Did Cleveland Clinic study on the flu vaccine show those vaccinated caught more flu infection
Executive summary
A Cleveland Clinic preprint of 53,402 employees during the 2024–25 respiratory season reported that vaccinated working‑age adults had a higher cumulative incidence of laboratory‑confirmed influenza and a calculated vaccine effectiveness of −26.9% (i.e., 27% higher risk in vaccinated people) [1]. The paper was a medRxiv preprint, not peer‑reviewed, and Cleveland Clinic and several public‑health commentators cautioned that the finding of an association does not prove the vaccine caused more infections; critics flagged likely biases and methodological concerns [2] [3] [4].
1. What the Cleveland Clinic paper actually reported
The study followed 53,402 Cleveland Clinic employees from Oct. 1, 2024, through March/April 2025 and found that 82.1% received seasonal influenza vaccine during the period; overall influenza positivity was about 2.02% and the vaccinated group had a higher incidence than the unvaccinated, yielding an estimated vaccine effectiveness of −26.9% [1]. The authors concluded they “were unable to find a protective influence of influenza vaccination among working‑aged adults” during that season and that vaccination was “associated with a higher risk of influenza when influenza activity was high” [5].
2. Preprint status matters — correlation ≠ causation
The paper was posted to medRxiv as a preprint and had not completed external peer review at the time it circulated; fact‑checking outlets and the Cleveland Clinic emphasized that an observed association in an observational study is not proof that vaccination caused increased infections [5] [3]. Lead Stories summarized that the study “found that influenza vaccination ... was associated with a higher risk” but did not establish causality, and the Clinic told media the results “do not suggest that vaccination increases the risk of flu” [3] [2].
3. Why experts and communicators warned about bias
Multiple public‑health and medical commentators raised concerns that testing bias, differences in health‑seeking behavior, occupational exposures, timing of vaccination, and other confounders could explain the counterintuitive result—rather than the vaccine increasing susceptibility [2] [4] [6]. MedPage Today’s critique described methodological problems and argued the authors “forgot how to do science,” saying the study’s design and interpretation were insufficient to support sweeping conclusions about vaccine harm [4]. Public health communicators warned the preprint was being used by skeptics to mislead the public [6].

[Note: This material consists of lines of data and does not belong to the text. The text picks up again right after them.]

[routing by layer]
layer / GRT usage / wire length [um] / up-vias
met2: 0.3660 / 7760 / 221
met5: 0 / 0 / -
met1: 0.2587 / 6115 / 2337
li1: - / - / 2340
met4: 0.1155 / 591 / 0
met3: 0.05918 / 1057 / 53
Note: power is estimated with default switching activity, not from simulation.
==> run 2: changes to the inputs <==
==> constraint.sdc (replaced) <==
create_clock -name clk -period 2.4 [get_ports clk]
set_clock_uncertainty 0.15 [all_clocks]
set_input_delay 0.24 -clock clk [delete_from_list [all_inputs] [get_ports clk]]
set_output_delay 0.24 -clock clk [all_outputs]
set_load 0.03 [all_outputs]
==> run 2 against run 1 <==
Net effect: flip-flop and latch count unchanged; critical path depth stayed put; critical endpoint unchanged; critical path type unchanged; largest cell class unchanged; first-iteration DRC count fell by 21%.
File: src/rtl/systolic_mm_array.sv
// Output-stationary NxN systolic C=A*B, run-time K; first row K+2N-1 cycles after start, stalls hold out_row.
// Optional SA_SATURATE_EN: saturating accumulators instead of modulo-2^AW wrap.
module systolic_mm_array #(
    parameter int N  = 2,
    parameter int DW = 8,
    parameter int AW = 20,
    parameter int KW = 4
) (
    input  logic               clk,
    input  logic               rst,
    systolic_mm_array_if.slave bus
);
    localparam int RW  = $clog2(N);
    localparam int DCW = $clog2(2 * N);

    typedef enum logic [1:0] {IDLE, LOAD, DRAIN, OUT} state_t;

    state_t         state;
    logic [KW-1:0]  k_cnt;
    logic [KW-1:0]  k_tot;
    logic [DCW-1:0] d_cnt;
    logic [RW-1:0]  row;
    logic           hs;
    logic           clear;
    logic           run;

    logic signed [DW-1:0] a_inj [N];
    logic signed [DW-1:0] b_inj [N];
    logic signed [DW-1:0] a_sr  [N][N];
    logic signed [DW-1:0] b_sr  [N][N];
    logic signed [DW-1:0] a_op  [N][N];
    logic signed [DW-1:0] b_op  [N][N];
    logic signed [DW-1:0] a_h   [N][N];
    logic signed [DW-1:0] b_v   [N][N];
    logic signed [AW-1:0] acc   [N][N];

    assign hs    = bus.in_ready && bus.in_valid;
    assign clear = (state == IDLE) && bus.start;
    assign run   = (state == LOAD) || (state == DRAIN);

    function automatic logic signed [AW-1:0] mac(input logic signed [AW-1:0] sum,
                                                  input logic signed [DW-1:0] a,
                                                  input logic signed [DW-1:0] b);
        logic signed [2*DW-1:0] p;
`ifdef SA_SATURATE_EN
        logic signed [AW:0] s;
        p = a * b;
        s = (AW+1)'(sum) + (AW+1)'(p);
        if (s[AW] != s[AW-1])
            return s[AW] ? {1'b1, {(AW-1){1'b0}}} : {1'b0, {(AW-1){1'b1}}};
        return s[AW-1:0];
`else
        p = a * b;
        return sum + AW'(p);
`endif
    endfunction

    always_ff @(posedge clk or posedge rst) begin
        if (rst) begin
            state         <= IDLE;
            k_cnt         <= '0;
            k_tot         <= '0;
            d_cnt         <= '0;
            row           <= '0;
            bus.busy      <= 1'b0;
            bus.in_ready  <= 1'b0;
            bus.out_valid <= 1'b0;
            bus.out_last  <= 1'b0;
            bus.done      <= 1'b0;
        end else begin
            bus.done <= 1'b0;
            case (state)
                IDLE: if (bus.start) begin
                    k_tot    <= bus.k_len;
                    k_cnt    <= '0;
                    d_cnt    <= '0;
                    row      <= '0;
                    bus.busy <= 1'b1;
                    if (bus.k_len == '0) begin
                        state         <= OUT;
                        bus.out_valid <= 1'b1;
                    end else begin
                        state        <= LOAD;
                        bus.in_ready <= 1'b1;
                    end
                end
                LOAD: if (hs) begin
                    k_cnt <= k_cnt + KW'(1);
                    if (k_cnt + KW'(1) == k_tot) begin
                        state        <= DRAIN;
                        bus.in_ready <= 1'b0;
                    end
                end
                DRAIN: begin
                    // Last PE (N-1,N-1) sees the final beat 2N-2 edges after injection.
                    d_cnt <= d_cnt + DCW'(1);
                    if (d_cnt == DCW'(2 * N - 2)) begin
                        state         <= OUT;
                        bus.out_valid <= 1'b1;
                    end
                end
                OUT: if (bus.out_ready) begin
                    if (row == RW'(N - 1)) begin
                        state         <= IDLE;
                        row           <= '0;
                        bus.out_valid <= 1'b0;
                        bus.out_last  <= 1'b0;
                        bus.busy      <= 1'b0;
                        bus.done      <= 1'b1;
                    end else begin
                        row          <= row + RW'(1);
                        bus.out_last <= (row + RW'(1) == RW'(N - 1));
                    end
                end
                default: state <= IDLE;
            endcase
        end
    end

    always_comb begin
        for (int i = 0; i < N; i++) begin
            a_inj[i] = hs ? bus.a_col[i*DW +: DW] : '0;
            b_inj[i] = hs ? bus.b_row[i*DW +: DW] : '0;
        end
        for (int i = 0; i < N; i++) begin
            for (int j = 0; j < N; j++) begin
                if (j == 0)
                    a_op[i][j] = (i == 0) ? a_inj[i] : a_sr[i][(i > 0) ? i - 1 : 0];
                else
                    a_op[i][j] = a_h[i][(j > 0) ? j - 1 : 0];
                if (i == 0)
                    b_op[i][j] = (j == 0) ? b_inj[j] : b_sr[j][(j > 0) ? j - 1 : 0];
                else
                    b_op[i][j] = b_v[(i > 0) ? i - 1 : 0][j];
            end
        end
    end

    // Bubbles keep shifting during LOAD so the skew stays aligned across gaps.
    always_ff @(posedge clk or posedge rst) begin
        if (rst) begin
            for (int i = 0; i < N; i++) begin
                for (int j = 0; j < N; j++) begin
                    a_sr[i][j] <= '0;
                    b_sr[i][j] <= '0;
                    a_h[i][j]  <= '0;
                    b_v[i][j]  <= '0;
                    acc[i][j]  <= '0;
                end
            end
        end else if (clear) begin
            for (int i = 0; i < N; i++) begin
                for (int j = 0; j < N; j++) begin
                    a_sr[i][j] <= '0;
                    b_sr[i][j] <= '0;
                    a_h[i][j]  <= '0;
                    b_v[i][j]  <= '0;
                    acc[i][j]  <= '0;
                end
            end
        end else if (run) begin
            for (int i = 0; i < N; i++) begin
                a_sr[i][0] <= a_inj[i];
                b_sr[i][0] <= b_inj[i];
                for (int d = 1; d < N; d++) begin
                    a_sr[i][d] <= a_sr[i][d-1];
                    b_sr[i][d] <= b_sr[i][d-1];
                end
                for (int j = 0; j < N; j++) begin
                    a_h[i][j] <= a_op[i][j];
                    b_v[i][j] <= b_op[i][j];
                    acc[i][j] <= mac(acc[i][j], a_op[i][j], b_op[i][j]);
                end
            end
        end
    end

    always_comb begin
        bus.out_row = '0;
        for (int j = 0; j < N; j++)
            bus.out_row[j*AW +: AW] = acc[row][j];
    end
endmodule

File: src/flat_wrapper.sv
// flat-port wrapper written by rule: the top's interface ports become plain ports
module systolic_mm_array_flat 
#(
    parameter int N  = 2,
    parameter int DW = 8,
    parameter int AW = 20,
    parameter int KW = 4
)
  (clk, rst, bus_start, bus_k_len, bus_in_valid, bus_a_col, bus_b_row, bus_out_ready, bus_busy, bus_in_ready, bus_out_valid, bus_out_row, bus_out_last, bus_done);
  systolic_mm_array_if #(.N(N), .DW(DW), .AW(AW), .KW(KW)) bus_i ();
  input  logic clk;
  input  logic rst;
  input wire logic [$bits(bus_i.start)-1:0] bus_start;
  input wire logic [$bits(bus_i.k_len)-1:0] bus_k_len;
  input wire logic [$bits(bus_i.in_valid)-1:0] bus_in_valid;
  input wire logic [$bits(bus_i.a_col)-1:0] bus_a_col;
  input wire logic [$bits(bus_i.b_row)-1:0] bus_b_row;
  input wire logic [$bits(bus_i.out_ready)-1:0] bus_out_ready;
  output wire logic [$bits(bus_i.busy)-1:0] bus_busy;
  output wire logic [$bits(bus_i.in_ready)-1:0] bus_in_ready;
  output wire logic [$bits(bus_i.out_valid)-1:0] bus_out_valid;
  output wire logic [$bits(bus_i.out_row)-1:0] bus_out_row;
  output wire logic [$bits(bus_i.out_last)-1:0] bus_out_last;
  output wire logic [$bits(bus_i.done)-1:0] bus_done;
  assign bus_i.start = bus_start;
  assign bus_i.k_len = bus_k_len;
  assign bus_i.in_valid = bus_in_valid;
  assign bus_i.a_col = bus_a_col;
  assign bus_i.b_row = bus_b_row;
  assign bus_i.out_ready = bus_out_ready;
  assign bus_busy = bus_i.busy;
  assign bus_in_ready = bus_i.in_ready;
  assign bus_out_valid = bus_i.out_valid;
  assign bus_out_row = bus_i.out_row;
  assign bus_out_last = bus_i.out_last;
  assign bus_done = bus_i.done;
  systolic_mm_array #(.N(N), .DW(DW), .AW(AW), .KW(KW)) u_core (.clk(clk), .rst(rst), .bus(bus_i));
endmodule
File: config.mk
export PLATFORM = sky130hd
export DESIGN_NAME = systolic_mm_array_flat
export DESIGN_NICKNAME = d
export VERILOG_FILES = /design/src/rtl/systolic_mm_array_if.sv /design/src/rtl/systolic_mm_array.sv /design/src/flat_wrapper.sv
export SDC_FILE = /design/constraint.sdc
export NUM_CORES = 1
export LEC_CHECK = 0
export BUFFER_PORTS_ARGS = -buffer_cell sky130_fd_sc_hd__buf_2
export CAP_MARGIN = 0
export CORE_MARGIN = 4
export CORE_UTILIZATION = 45
export DETAILED_ROUTE_END_ITERATION = 10
export GPL_ROUTABILITY_DRIVEN = 0
export MAX_ROUTING_LAYER = met4
export SYNTH_ARGS = -nofsm -noshare
export SYNTH_HDL_FRONTEND = slang
export SYNTH_SLANG_ARGS = --single-unit
File: constraint.sdc
create_clock -name clk -period 6.2 [get_ports clk]
set_input_delay 0.62 -clock clk [delete_from_list [all_inputs] [get_ports clk]]
set_output_delay 0.62 -clock clk [all_outputs]
set_load 0.01 [all_outputs]
File: config.mk
export PLATFORM = sky130hd
export DESIGN_NAME = vga_obj_motion_ctrl
export DESIGN_NICKNAME = d
export VERILOG_FILES = /design/src/rtl/vga_obj_motion_ctrl.sv
export SDC_FILE = /design/constraint.sdc
export NUM_CORES = 1
export LEC_CHECK = 0
export ABC_AREA = 0
export CAP_MARGIN = 20
export CORE_ASPECT_RATIO = 1.75
export CORE_MARGIN = 10
export CORE_UTILIZATION = 45
export CTS_CLUSTER_SIZE = 30
export DETAILED_ROUTE_END_ITERATION = 6
export HOLD_SLACK_MARGIN = 0.02
export PLACE_DENSITY = 0.75
export SETUP_SLACK_MARGIN = 0.2
export SLEW_MARGIN = 30
export SYNTH_ARGS = -nofsm -noshare
export SYNTH_HDL_FRONTEND = slang
export SYNTH_SLANG_ARGS = --single-unit
File: constraint.sdc
create_clock -name dclk -period 2.5 [get_ports dclk]
set_input_delay 0.5 -clock dclk [delete_from_list [all_inputs] [get_ports dclk]]
set_output_delay 0.5 -clock dclk [all_outputs]
set_load 0.01 [all_outputs]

4. How the finding was used and misused in media and social media
After the preprint appeared, headlines and social posts ran with claims such as “get the shot, get the disease,” and several outlets amplified the negative effectiveness figure without the methodological caveats; fact‑checkers and public‑health groups then pushed back, stressing the study was not peer‑reviewed and did not prove causation [7] [2] [6]. Lead Stories and others pointed out that some groups transformed the association into an assertion that the vaccine increases flu risk, which the study authors and Cleveland Clinic denied [3] [2].
5. Broader context: vaccine effectiveness is variable by season and population
Independent reporting and Cleveland Clinic’s other vaccine research show that vaccine performance changes by strain match, vaccine type and host factors; separate Cleveland Clinic research has explored age‑specific responses and immune cell factors that influence protection [8] [9]. Public‑health bodies have long noted that seasonal effectiveness can be low some years but that vaccines still reduce severe outcomes in many settings—available sources do not mention definitive national guidance changes prompted by this single preprint [8] [1].
6. What to watch next and how to interpret these results responsibly
Look for peer review of the preprint, independent analyses controlling for testing and exposure bias, and statements from health authorities; several outlets urged caution and said there was no reason to change vaccination recommendations based only on this report [1] [2] [6]. The story’s immediate lessons are clear: a large observational association warrants investigation, but it cannot, on its own, justify claims that the flu shot causes more infections [3] [4].
Limitations and caveats: this analysis uses only reporting and commentary in the supplied sources. Available sources do not mention randomized‑trial confirmation that the 2024–25 vaccine increased infection risk.